KG Lady (Haha... KG... cagey...)
I remember the name of my kindergarten teacher: Natasha Cowasjee. We had KG1 and KG2 back when I was young... I believe she may have been a KG2-er. So I was how old... 6? It's not like the lady's name was ever mentioned or reinforced after my time in her classroom either... sometimes I scare myself. I think my KG1 teacher was a lady whose last name started with a P... was it Pinjwani?? Mother?

The Math Problem
When I was trying to get into school in Pakistan - this would have been 1985... so I was 4 - I had to take an "admission test" which basically consisted of me standing by the Head Mistress - Mrs. Tahir, argh, I remember her too... I say argh not because the lady was hideous, far from it, but because the extent of my memory frightens me - and reading a few selected letters and numbers from this book she had. I handled the colors, letters and fruits (I think they were fruits) just fine. But then we got to a complicated math problem, 2 + 4 I think it was. Mrs. Tahir said, "What is this?" and I, not having the foggiest, blithely waved my hand and said, "Oh, I'll learn that later."
If my sarcastic streak had been any sort of developed back then, I would probably have said, "You silly woman! This is exactly what my father is going to pay you his hard earned money to teach me." But I didn't. I did notice that the mother had been unable to suppress a laugh when I waved my hand... I only understood why much later... when I was 22.

Anyway, those were some stories from my distant past. My distant past is fascinating.

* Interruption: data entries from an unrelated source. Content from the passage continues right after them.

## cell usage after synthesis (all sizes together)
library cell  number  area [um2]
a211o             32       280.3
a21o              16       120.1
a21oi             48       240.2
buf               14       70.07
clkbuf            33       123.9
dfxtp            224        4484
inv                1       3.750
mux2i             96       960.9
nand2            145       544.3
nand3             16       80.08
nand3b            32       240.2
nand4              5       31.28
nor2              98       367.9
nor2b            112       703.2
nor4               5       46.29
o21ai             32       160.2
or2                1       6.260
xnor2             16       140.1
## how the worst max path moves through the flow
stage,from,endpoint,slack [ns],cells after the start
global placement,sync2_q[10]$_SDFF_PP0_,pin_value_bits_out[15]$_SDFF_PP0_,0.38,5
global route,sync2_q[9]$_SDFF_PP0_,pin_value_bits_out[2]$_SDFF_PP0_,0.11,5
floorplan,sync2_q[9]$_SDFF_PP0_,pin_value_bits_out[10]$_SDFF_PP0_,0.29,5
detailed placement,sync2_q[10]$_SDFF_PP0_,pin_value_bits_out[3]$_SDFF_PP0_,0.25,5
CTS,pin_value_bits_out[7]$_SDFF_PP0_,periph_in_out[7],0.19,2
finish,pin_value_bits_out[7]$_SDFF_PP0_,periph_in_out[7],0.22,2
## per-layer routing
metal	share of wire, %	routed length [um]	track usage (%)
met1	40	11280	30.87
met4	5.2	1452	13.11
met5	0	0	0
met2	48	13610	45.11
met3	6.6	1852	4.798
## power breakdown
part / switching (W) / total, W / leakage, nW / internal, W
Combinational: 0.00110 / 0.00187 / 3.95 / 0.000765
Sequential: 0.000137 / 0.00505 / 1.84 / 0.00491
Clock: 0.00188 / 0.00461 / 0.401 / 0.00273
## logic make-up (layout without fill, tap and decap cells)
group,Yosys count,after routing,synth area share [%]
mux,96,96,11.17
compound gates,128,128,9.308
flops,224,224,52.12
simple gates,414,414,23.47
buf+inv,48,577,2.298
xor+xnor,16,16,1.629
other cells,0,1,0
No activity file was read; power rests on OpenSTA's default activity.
===== src/verilog/ism_sync.sv =====
// three-stage input synchroniser with agreement filter
module ism_sync (
    // clock and reset
    input  wire logic mclk_i,
    input  wire logic rst_i,
    // pin in, filtered level out
    input  wire logic pin_i,
    output logic      lvl_o
);
    logic s1_ff;
    logic s2_ff;
    logic s3_ff;

    always_ff @(posedge mclk_i or posedge rst_i) begin
        if (rst_i) begin
            s1_ff <= 1'b1;
            s2_ff <= 1'b1;
            s3_ff <= 1'b1;
        end else begin
            s1_ff <= pin_i;
            s2_ff <= s1_ff;
            s3_ff <= s2_ff;
        end
    end

    // idle bus reads high
    always_ff @(posedge mclk_i or posedge rst_i) begin
        if (rst_i) begin
            lvl_o <= 1'b1;
        end else if (s2_ff == s3_ff) begin
            lvl_o <= s3_ff;
        end
    end
endmodule : ism_sync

Someday I'll tell you the story of the time I hung upside down from a see-saw for what felt like several years.

You'll notice the first sentence of this post. Specifically the "cursed" part. Allow me to explain. I've recently become somewhat addicted to communicating with friends and aquaintances using Orkut (http://www.orkut.com/) a free networking service (kind of like Facebook, you Americans). One evening, I was idly browsing through one of my friend's friends lists and I found all these people I had known between seven and ten years ago. Naturally, interested to see them around, and wondering how they were doing, I "added" them to my own list. Some of them just plain rejected me. Others didn't respond. The few that bothered to add me sent messages along the lines of "At first I thought you were some random pervert" or "I had forgotten all about you." I suddenly realized that a whole bunch of people must think I'm some sort of sick-in-the-head psycho with too much time on his hands... "Weirdo I don't know... why does he think I'm his friend?" and it's really their sub-par memories that are doing me an injustice. Am I really that forgettable? *sigh*

So, in a completely understandable reaction to the callousness one with an outstanding memory must endure, I've been wishing I had rotten memory cells. Maybe then someone would come running up to me and say something like, "Shahyan!! Remember when we belly danced for 15 hours straight in 1996??" and I'd be able to look down my nose at him or her and say, "Sorry, Scum of the Earth, do I even know you?" and walk away. Ignorance is better than rejection, what.

Anyway, if you're reading this and have been stalked - or so you think - by me, don't worry. It's just my phenomenal long term memory under the mistaken impression that you actually know who I am. And your memory sucks, fyi.

What's funny - and a little bit sad - is that I can't remember what I had for lunch yesterday, or what I did at work today (which may actually be nothing, knowing me).

What's also funny - and a little bit sad - is that I started this post thinking I was going to write about my plans for the summer...

Sunday, April 09, 2006

Brokeback Mountain: My $0.02

So we watched Brokeback Mountain the other day. Fortunately, in case you were concerned, watching it will not make you gay. At least not within 5 days anyway.

In my honest, heterosexual opinion, the movie is overrated. By the time I had developed any sympathy whatsoever for the characters, the credits were rolling. The one high point was the theme - Wings by Gustavo Santaolalla, very low key, yet moving. The general premise of the movie was also solid but I would have preferred a little more action (but NOT of THAT kind).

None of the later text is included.